JayGatsby
JayGatsby

Reputation: 1621

finding ngrams with nltk in turkish text

I'm trying to find ngrams in a Turkish text which has unicode characters. Here is my code:

#!/usr/bin/env python
# -*- coding: utf-8 -*-
import nltk
from nltk import word_tokenize
from nltk.util import ngrams

def find_bigrams():
    t = "çağlar boyunca geldik çağlar aktı gitti. çağlar aktı"
    token = nltk.word_tokenize(t)
    bigrams = ngrams(token,2)
    for i in bigrams:
        print i

find_bigrams()

output:

UnicodeDecodeError: 'ascii' codec can't decode byte 0xc3 in position 7: ordinal not in range(128)

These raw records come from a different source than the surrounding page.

===== src/rtl/shift_req_scheduler.sv =====
// shift_req_scheduler: round-robin sharing of one 8-bit barrel shifter among NREQ requesters
// Amounts 8..15 run as a 7-bit pass followed by a 1-bit pass.
module shift_req_scheduler #(
   parameter int NREQ = 4,
   parameter int IDW  = 2
) (
   input  logic              clk,
   input  logic              rst,
   input  logic [NREQ-1:0]   req_valid,
   output logic [NREQ-1:0]   req_ready,
   input  logic [8*NREQ-1:0] req_data,
   input  logic [4*NREQ-1:0] req_amt,
   input  logic [NREQ-1:0]   req_dir,
   input  logic [NREQ-1:0]   req_arith,
   output logic              rsp_valid,
   input  logic              rsp_ready,
   output logic [7:0]        rsp_data,
   output logic [IDW-1:0]    rsp_id,
   output logic [7:0]        bs_in,
   output logic [3:0]        bs_ctrl,
   output logic              bs_dir,
   output logic              bs_arith,
   input  logic [7:0]        bs_out
);
   localparam logic [1:0] IDLE  = 2'd0;
   localparam logic [1:0] EXEC1 = 2'd1;
   localparam logic [1:0] EXEC2 = 2'd2;
   localparam logic [1:0] RESP  = 2'd3;
   logic [1:0]     state;
   logic [IDW-1:0] rr_ptr, gnt_idx, op_id;
   logic [IDW:0]   sel;
   logic           gnt_found, exec;
   logic [7:0]     op_data;
   logic [3:0]     op_amt;
   logic           op_dir, op_arith;
   // first valid requester at or after rr_ptr, wrapping past NREQ-1
   always_comb begin
      gnt_found = 1'b0;
      gnt_idx = '0;
      sel = '0;
      for (int k = 0; k < NREQ; k++) begin
         sel = {1'b0, rr_ptr} + (IDW+1)'(k);
         sel = sel >= (IDW+1)'(NREQ) ? sel - (IDW+1)'(NREQ) : sel;
         if (!gnt_found && req_valid[sel[IDW-1:0]]) begin
            gnt_found = 1'b1;
            gnt_idx = sel[IDW-1:0];
         end
      end
   end
   assign exec      = state == EXEC1 || state == EXEC2;
   assign req_ready = (state == IDLE && gnt_found && !rst) ? NREQ'(1) << gnt_idx : '0;
   assign bs_in     = exec ? op_data : 8'd0;
   assign bs_ctrl   = state == EXEC1 ? (op_amt[3] ? 4'd7 : op_amt) : state == EXEC2 ? 4'd1 : 4'd0;
   assign bs_dir    = exec & op_dir;
   assign bs_arith  = exec & op_dir & op_arith;
   assign rsp_valid = state == RESP;
   assign rsp_data  = op_data;
   assign rsp_id    = op_id;
   always_ff @(posedge clk) begin
      if (rst) begin
         state    <= IDLE;
         rr_ptr   <= '0;
         op_data  <= '0;
         op_amt   <= '0;
         op_dir   <= 1'b0;
         op_arith <= 1'b0;
         op_id    <= '0;
      end else begin
         case (state)
            IDLE: if (gnt_found) begin
               op_data  <= req_data[8*gnt_idx +: 8];
               op_amt   <= req_amt[4*gnt_idx +: 4];
               op_dir   <= req_dir[gnt_idx];
               op_arith <= req_arith[gnt_idx];
               op_id    <= gnt_idx;
               rr_ptr   <= gnt_idx == IDW'(NREQ-1) ? '0 : gnt_idx + 1'b1;
               state    <= EXEC1;
            end
            EXEC1: begin
               op_data <= bs_out;
               state   <= op_amt[3] ? EXEC2 : RESP;
            end
            EXEC2: begin
               op_data <= bs_out;
               state   <= RESP;
            end
            default: if (rsp_ready) state <= IDLE;
         endcase
      end
   end
endmodule


===== config.mk =====
export PLATFORM = sky130hd
export DESIGN_NAME = shift_req_scheduler
export DESIGN_NICKNAME = d
export VERILOG_FILES = /design/src/rtl/shift_req_scheduler.sv
export SDC_FILE = /design/constraint.sdc
export NUM_CORES = 1
export LEC_CHECK = 0
export CORE_ASPECT_RATIO = 0.75
export CORE_MARGIN = 2
export CORE_UTILIZATION = 42
export CTS_BUF_LIST = sky130_fd_sc_hd__clkbuf_4 sky130_fd_sc_hd__clkbuf_8 sky130_fd_sc_hd__clkbuf_16
export DETAILED_ROUTE_END_ITERATION = 10
export GPL_ROUTABILITY_DRIVEN = 0
export GPL_TIMING_DRIVEN = 0
export PLACE_DENSITY = 0.86
export SYNTH_ARGS = -nofsm -noshare
export SYNTH_HDL_FRONTEND = slang
export SYNTH_SLANG_ARGS = --single-unit
export TNS_END_PERCENT = 10

===== constraint.sdc =====
create_clock -name clk -period 5.4 [get_ports clk]
set_clock_uncertainty 0.05 [all_clocks]
set_input_delay 0.81 -clock clk [delete_from_list [all_inputs] [get_ports clk]]
set_output_delay 0.81 -clock clk [all_outputs]
set_load 0.02 [all_outputs]

==> results by group, run 1 <==
Status
  • Status: finished clean

Power and ir drop
  • Internal power: 0.000764 W
  • Pwr/cell area: just under 500 mW/mm²
  • Psw: 0.000658 W
  • Sw frac: 46.3%
  • VDD IR max: 0.362 mV
  • Logic gate share of total power: a little over two thirds
  • Sequential Power Share: between 10% and 20%
  • Power share of the clock group: 11.0%
  • Leak Pwr: ~1.1 nW

Clock tree
  • CTS Buf Count: 3
  • # Post-CTS Setup Buffers: 0
  • Clk_lat worst skew: 0.27 ns
  • CTS tree: done
  • CTS max path bufs: 2
  • Clk Tree Root Cell: clkbuf_8
  • # resized after CTS: 0
  • Worst-path clk slew: 0.08 ns
  • H-tree depth: 1
  • CTS Sinks: 20
  • Hold_buf cts: 0

Timing
  • Slew headroom: 54.7%
  • Final setup vio count: 0
  • Measured slew at the worst slew-check pin: 0.677 ns
  • Final setup margin: 1.39 ns
  • RSZ-0062 raised after global routing: false
  • Max Slew Vio Count: 0
  • Hold Violations, Final: 0
  • FMAX: between 200 and 250 MHz
  • Fin crit period: 4.01 ns
  • Setup_tns: 0 ns
  • WHS: 0.413 ns
  • Tcrit/Tclk final: between 70% and 80%

Floorplanning
  • Die width: 78.8 µm
  • Starting Density: 43.7%
  • Row cnt: 20
  • Die area: 0.00473 mm²
  • Top Ports: 100
  • Core Area: between 0.004 and 0.005 mm²
  • Die Ht: 60.1 µm

Yosys
  • Yosys top cell area share: 22.7%
  • Seq/Total Area, Yosys: a little under a quarter
  • Syn Inst Count: 206
  • Top cells by count, synth: and2_1 (21), dfxtp_1 (20), mux2i_1 (19), nand2_1 (17), nand2b_1 (12)
  • Netlist cell types: 41
  • Top FF cell, synth: dfxtp_1
  • Most frequent cell after synthesis: and2_1
  • Yosys warnings: 0
  • Cell Area, Synth: 0.00176 mm²
  • Area leader, netlist: dfxtp_1
  • FFs w/ async S/R, synth: 0%
  • Yosys reg bits: 20
  • Mean Syn Cell Area: approximately 8.6 µm²
  • Post-synth EDFFs: 0
  • Syn nets: 286
  • Synth area leaders: dfxtp_1 (23%), mux2i_1 (11%), and2_1 (7.5%), ha_1 (6.4%), nand2b_1 (4.3%)

Critical path
  • Reg2reg setup slack: 2.97 ns
  • Crit Path Class: in -> out
  • Max FO, Critical Path: 11
  • CP max-delay cell: clkdlybuf4s50_1
  • Critical Path RT: around 4.5 ns
  • Worst EP arrival: 3.15 ns
  • WP buf/inv: 5
  • Slowest stage delay, CP: 0.60 ns
  • FF-to-FF Start: state[0]$_SDFFE_PP0P_
  • Reg2reg end: rsp_data[3]$_SDFFE_PP0P_
  • Cell mode on critical path: clkdlybuf4s50_1
  • Worst R2R Path Depth: 9
  • Crit path max-delay family: buffers and inverters
  • Critical Path Source Type: input port
  • CP cell instances: clkdlybuf4s50_1 -> nor2b_1 -> a221o_1 -> and2_4 -> buf_6 -> buf_8 -> inv_1 -> ha_1 -> and2_1 -> clkdlybuf4s50_1
  • Crit. End Element: output pin

Drt
  • Drt drc: 0
  • 1st-iter DRT viols: 85
  • Drt wl/cell: 15.8 µm
  • DR vias: 1961
  • TritonRoute pass-1 iters: 4
  • Routed Antenna Nets: 0
  • Post-Route WL: 5740 µm
  • Average vias per placed instance: 5.40

Placement
  • Placed insts: 359
  • Placed Instance Area: 0.00281 mm²
  • Setup WS pre-CTS: 1.38 ns
  • DP Wirelength: 4530 µm
  • Port Buf Inserts: 98

Layout
  • Fin cells: 363
  • Antenna cells: 0
  • Area growth, synth to finish: 63.6%
  • Share of cells above drive strength 1: roughly 7.1%
  • Fin nets: 389
  • Post-route cell area: 0.00288 mm²
  • Fillers: 332

GRT
  • Vias in the first global route: 1917
  • Global Route Usage Sum: 24.7%
  • Largest net degree at the start of global routing: 13
  • Remaining Overflow, GRT: 0
  • First-pass GRT wire length: 9120 µm
  • Number of antenna violations at the first check in global routing: 0

Min path
  • Hold Path Class: reg -> reg
  • Worst hold start: rsp_id[0]$_SDFFE_PP0P_
  • Worst hold path endpoint: rsp_id[0]$_SDFFE_PP0P_
  • Hold depth: 2

Flow run
  • Max-Cap Viols: 0
[state kept, by name (all words and copies together) (netlist names)]
register,flops
op_amt,4
op_arith,1
op_dir,1
rr_ptr,2
rsp_data,8
rsp_id,2
state,2
[layout by cell type (no fill, tap or decap), types with 6 or more instances in the layout]
cell / n
ha_1: 9
o21bai_1: 9
mux2i_1: 19
nand3b_1: 6
dfxtp_1: 20
a311oi_1: 8
a2111oi_0: 8
clkdlybuf4s50_1: 98
o41ai_1: 8
nor2_1: 8
a21oi_1: 8
and2_1: 21
nand2b_1: 12
nand2_1: 17
[metrics by stage]
step           util (%)  total power (W)
3_5_place_dp       69.8          0.00126
5_1_grt            71.6          0.00152
3_3_place_gp       69.8          0.00124
6_report           71.6          0.00142
2_1_floorplan         -         0.000907
4_1_cts            71.6          0.00142
[cell families after synthesis]
family | after synthesis | synth area share [%]
buffers and inverters | 18 | 6.04
multiplexers | 19 | 10.8
other | 1 | 0.213
AO/OA/AOI/OAI | 60 | 27.3
AND/OR/NAND/NOR | 79 | 26.5
flip-flops | 20 | 22.7
adder cells (fa/ha/maj) | 9 | 6.39
[power groups by stage]
stage	Clock [W]	Sequential, W	Combinational, W
floorplan	0	0.000287	0.000620
global placement	0	0.000261	0.000976
detailed placement	0	0.000265	0.000995
CTS	0.000158	0.000262	0.00100
global route	0.000164	0.000271	0.00109
finish	0.000156	0.000263	0.00100
[worst register-to-register path, delay by kind of cell (launching register included)]
family / cells / cell delay [ns]
buffers and inverters: 3 / 0.61
flip-flops: 1 / 0.39
AO/OA/AOI/OAI: 4 / 0.89
adder cells (fa/ha/maj): 1 / 0.30
AND/OR/NAND/NOR: 1 / 0.08
[how the worst max path moves through the flow]
| stage | from | to | slack (ns) | depth (start not counted) |
|---|---|---|---|---|
| after global routing | state[0]$_SDFFE_PP0P_ | bs_in[5] | 1.31 | 7 |
| after global placement | req_valid[1] | req_ready[1] | 1.40 | 10 |
| after CTS | req_valid[1] | req_ready[1] | 1.38 | 10 |
| final | req_valid[1] | req_ready[1] | 1.39 | 10 |
| after floorplan | req_valid[2] | req_ready[1] | 2.50 | 8 |
| after detailed placement | req_valid[1] | req_ready[1] | 1.38 | 10 |
[layer usage]
| metal | wire [µm] | up-vias | GRT usage [%] | part of all wire (%) |
|---|---|---|---|---|
| li1 | - | 978 | - | - |
| met1 | 2670 | 909 | 31.6 | 47 |
| met2 | 2700 | 70 | 44.8 | 47 |
| met3 | 302 | 4 | 3.47 | 5.3 |
| met4 | 57 | 0 | 5.26 | 0.99 |
| met5 | 0 | - | 0 | 0 |
[final cells by class]
| class | instances | area [µm²] | share of cell area (%) |
|---|---|---|---|
| timing repair buffer | 98 | 981 | 34.0 |
| inverter | 5 | 18.8 | 0.651 |
| buffer | 13 | 87.6 | 3.04 |
| clock buffer | 3 | 41.3 | 1.43 |
| tap | 55 | 68.8 | 2.39 |
| multi-input combinational | 168 | 1250 | 43.5 |
| sequential | 20 | 400 | 13.9 |
| clock inverter | 1 | 30.0 | 1.04 |
Note: power is estimated with default switching activity, not from simulation.
==> run 2: changes to the inputs <==
--- a/config.mk
+++ b/config.mk
@@ -7,12 +7,12 @@
 export LEC_CHECK = 0
 export CORE_ASPECT_RATIO = 0.75
 export CORE_MARGIN = 2
-export CORE_UTILIZATION = 42
+export CORE_UTILIZATION = 35
 export CTS_BUF_LIST = sky130_fd_sc_hd__clkbuf_4 sky130_fd_sc_hd__clkbuf_8 sky130_fd_sc_hd__clkbuf_16
 export DETAILED_ROUTE_END_ITERATION = 10
 export GPL_ROUTABILITY_DRIVEN = 0
 export GPL_TIMING_DRIVEN = 0
-export PLACE_DENSITY = 0.86
+export PLACE_DENSITY = 0.76
 export SYNTH_ARGS = -nofsm -noshare
 export SYNTH_HDL_FRONTEND = slang
 export SYNTH_SLANG_ARGS = --single-unit
==> constraint.sdc (replaced) <==
create_clock -name clk -period 3.4 [get_ports clk]
set_clock_uncertainty 0.05 [all_clocks]
set_input_delay 0.51 -clock clk [delete_from_list [all_inputs] [get_ports clk]]
set_output_delay 0.51 -clock clk [all_outputs]
set_load 0.02 [all_outputs]
==> results by group, run 2 (same netlist as run 1, synthesis figures left out) <==
Clock tree
  • # resized after CTS: 3
  • Clk Tree Root Cell: clkbuf_8
  • # Post-CTS Setup Buffers: 0
  • CTS max path bufs: 2
  • CTS Buf Count: 3
  • Clk_lat worst skew: 0.25 ns
  • CTS Sinks: 20
  • H-tree depth: 1
  • CTS tree: done
  • Hold_buf cts: 0
  • Worst-path clk slew: 0.07 ns

Drt
  • Post-Route WL: approximately 5500 µm
  • 1st-iter DRT viols: between 100 and 150
  • Drt drc: 0
  • DR vias: 1937
  • Average vias per placed instance: about 5.3
  • TritonRoute pass-1 iters: 4
  • Drt wl/cell: between 10 and 15 µm
  • Routed Antenna Nets: 0

Power and ir drop
  • Power share of the clock group: under 10%
  • Psw: ~0.0010 W
  • Internal power: 0.00113 W
  • Total power draw: 0.00214 W
  • Logic gate share of total power: 73.2%
  • Leak Pwr: 1.15 nW
  • Sw frac: between 40% and 50%
  • Pwr/cell area: 747 mW/mm²
  • Sequential Power Share: 19.5%
  • VDD IR max: between 0.5 and 0.6 mV

Critical path
  • FF-to-FF Start: state[0]$_SDFFE_PP0P_
  • Critical Path RT: 2.84 ns
  • Worst EP arrival: roughly 2.6 ns
  • Critical Path Source Type: register
  • Crit path from: state[0]$_SDFFE_PP0P_
  • Max FO, Critical Path: 19
  • Reg2reg setup slack: 0.99 ns
  • Crit. End Element: output pin
  • Crit Path Class: reg -> out
  • Reg2reg end: rsp_data[3]$_SDFFE_PP0P_
  • Worst R2R Path Depth: 9

GRT
  • Vias in the first global route: 1796
  • First-pass GRT wire length: 8570 µm
  • Global Route Usage Sum: a little under a fifth
  • Number of antenna violations at the first check in global routing: 0
  • Remaining Overflow, GRT: 0
  • Largest net degree at the start of global routing: 20

Min path
  • Hold Path Class: reg -> reg
  • Worst hold start: rsp_id[1]$_SDFFE_PP0P_
  • Hold depth: 2
  • Worst hold path endpoint: rsp_id[1]$_SDFFE_PP0P_

Timing
  • RSZ-0062 raised after global routing: false
  • Hold Violations, Final: 0
  • Measured slew at the worst slew-check pin: 0.643 ns
  • WHS: slightly above 0.4 ns
  • Tcrit/Tclk final: 93.3%
  • Slew headroom: a little under three fifths
  • Final setup vio count: 0
  • Final setup margin: 0.229 ns
  • Fin crit period: roughly 3.2 ns
  • FMAX: approximately 320 MHz
  • Max Slew Vio Count: 0

Layout
  • Area growth, synth to finish: 62.4%
  • Most common cell after layout, fill and taps aside: clkdlybuf4s50_1
  • Max FFs per register: 8
  • Multi-input logic area: 0.00125 mm²
  • Register area: 400 µm²
  • Fin nets: 388
  • Most frequent cells in the layout: clkdlybuf4s50_1 (93), and2_1 (21), dfxtp_1 (20)
  • Fillers: roughly 470
  • Antenna cells: 0
  • Share of cells above drive strength 1: 7.19%
  • Fin cells: 366

Floorplanning
  • Core Area: about 0.0049 mm²
  • Die area: 0.00562 mm²
  • Die width: 85.9 µm
  • Die Ht: 65.4 µm
  • Starting Density: 36.2%
  • Row cnt: 22
  • Top Ports: 100

Placement
  • Setup WS pre-CTS: -0.0449 ns
  • DP Wirelength: 4430 µm
  • Placed insts: 364
  • Port Buf Inserts: 98

Status
  • Status: finished clean

Flow run
  • Max-Cap Viols: 0
## run 2: layer usage
metal  wire length, µm  track usage [%]  share of wire (%)  up-vias
met5                 0                0                  0        -
met4                18             2.38               0.33        0
met1              2570             26.1                 47      901
li1                  -                -                  -      977
met2              2520             31.9                 46       57
met3               351             3.52                6.4        2
## run 2: worst max-delay path by stage
stage,to
after global placement,req_ready[1]
after floorplan,req_ready[1]
after CTS,req_ready[3]
after detailed placement,req_ready[0]
after global routing,bs_arith
final,bs_arith
## run 2: layout make-up
type	count	share of cell area [%]
well taps	60	2.62
clock buffers	3	1.44
inverters	5	0.656
flip-flops and latches	20	14.0
multi-input cells	168	43.9
plain buffers	12	2.97
repair buffers	98	34.5
## run 2: critical path, stage by stage, from the launching register on
cell and delay [ns]:
dfxtp_1 0.39, inv_1 0.09, ha_1 0.31, clkbuf_1 0.33, clkbuf_2 0.41, and3_1 0.22
clkdlybuf4s50_1 0.60
## run 2: power groups by stage
stage	Clock (W)	Combinational (W)	Sequential, W
after floorplan	0	0.000985	0.000456
after global placement	0	0.00156	0.000415
after detailed placement	0	0.00159	0.000421
after CTS	0.000163	0.00158	0.000416
after global routing	0.000167	0.00171	0.000431
final	0.000156	0.00157	0.000416
## run 2: metrics by stage
step	instance area (µm²)	utilization [%]	TNS, ns
CTS	2850	58.6	0
global route	2860	58.7	0
global placement	2820	57.8	-0.00291
floorplan	1760	-	0
detailed placement	2820	57.8	-0.153
finish	2860	58.7	0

When I change the text like this:

t = "çağlar boyunca geldik çağlar aktı gitti"

output also changes:

('\xc3\xa7a\xc4\x9flar', 'boyunca')
('boyunca', 'geldik')
('geldik', '\xc3\xa7a\xc4\x9flar')
('\xc3\xa7a\xc4\x9flar', 'akt\xc4\xb1')
('akt\xc4\xb1', 'gitti')

How can I solve this unicode problem? And the other question is how can I convert these tokens to string (without ') chars)

Upvotes: 1

Views: 2787

Answers (1)

erip
erip

Reputation: 16945

This isn't so much of a NLTK problem as a unicode problem.

This can be solved by adding the right import from __future__; in this case, you need unicode_literals.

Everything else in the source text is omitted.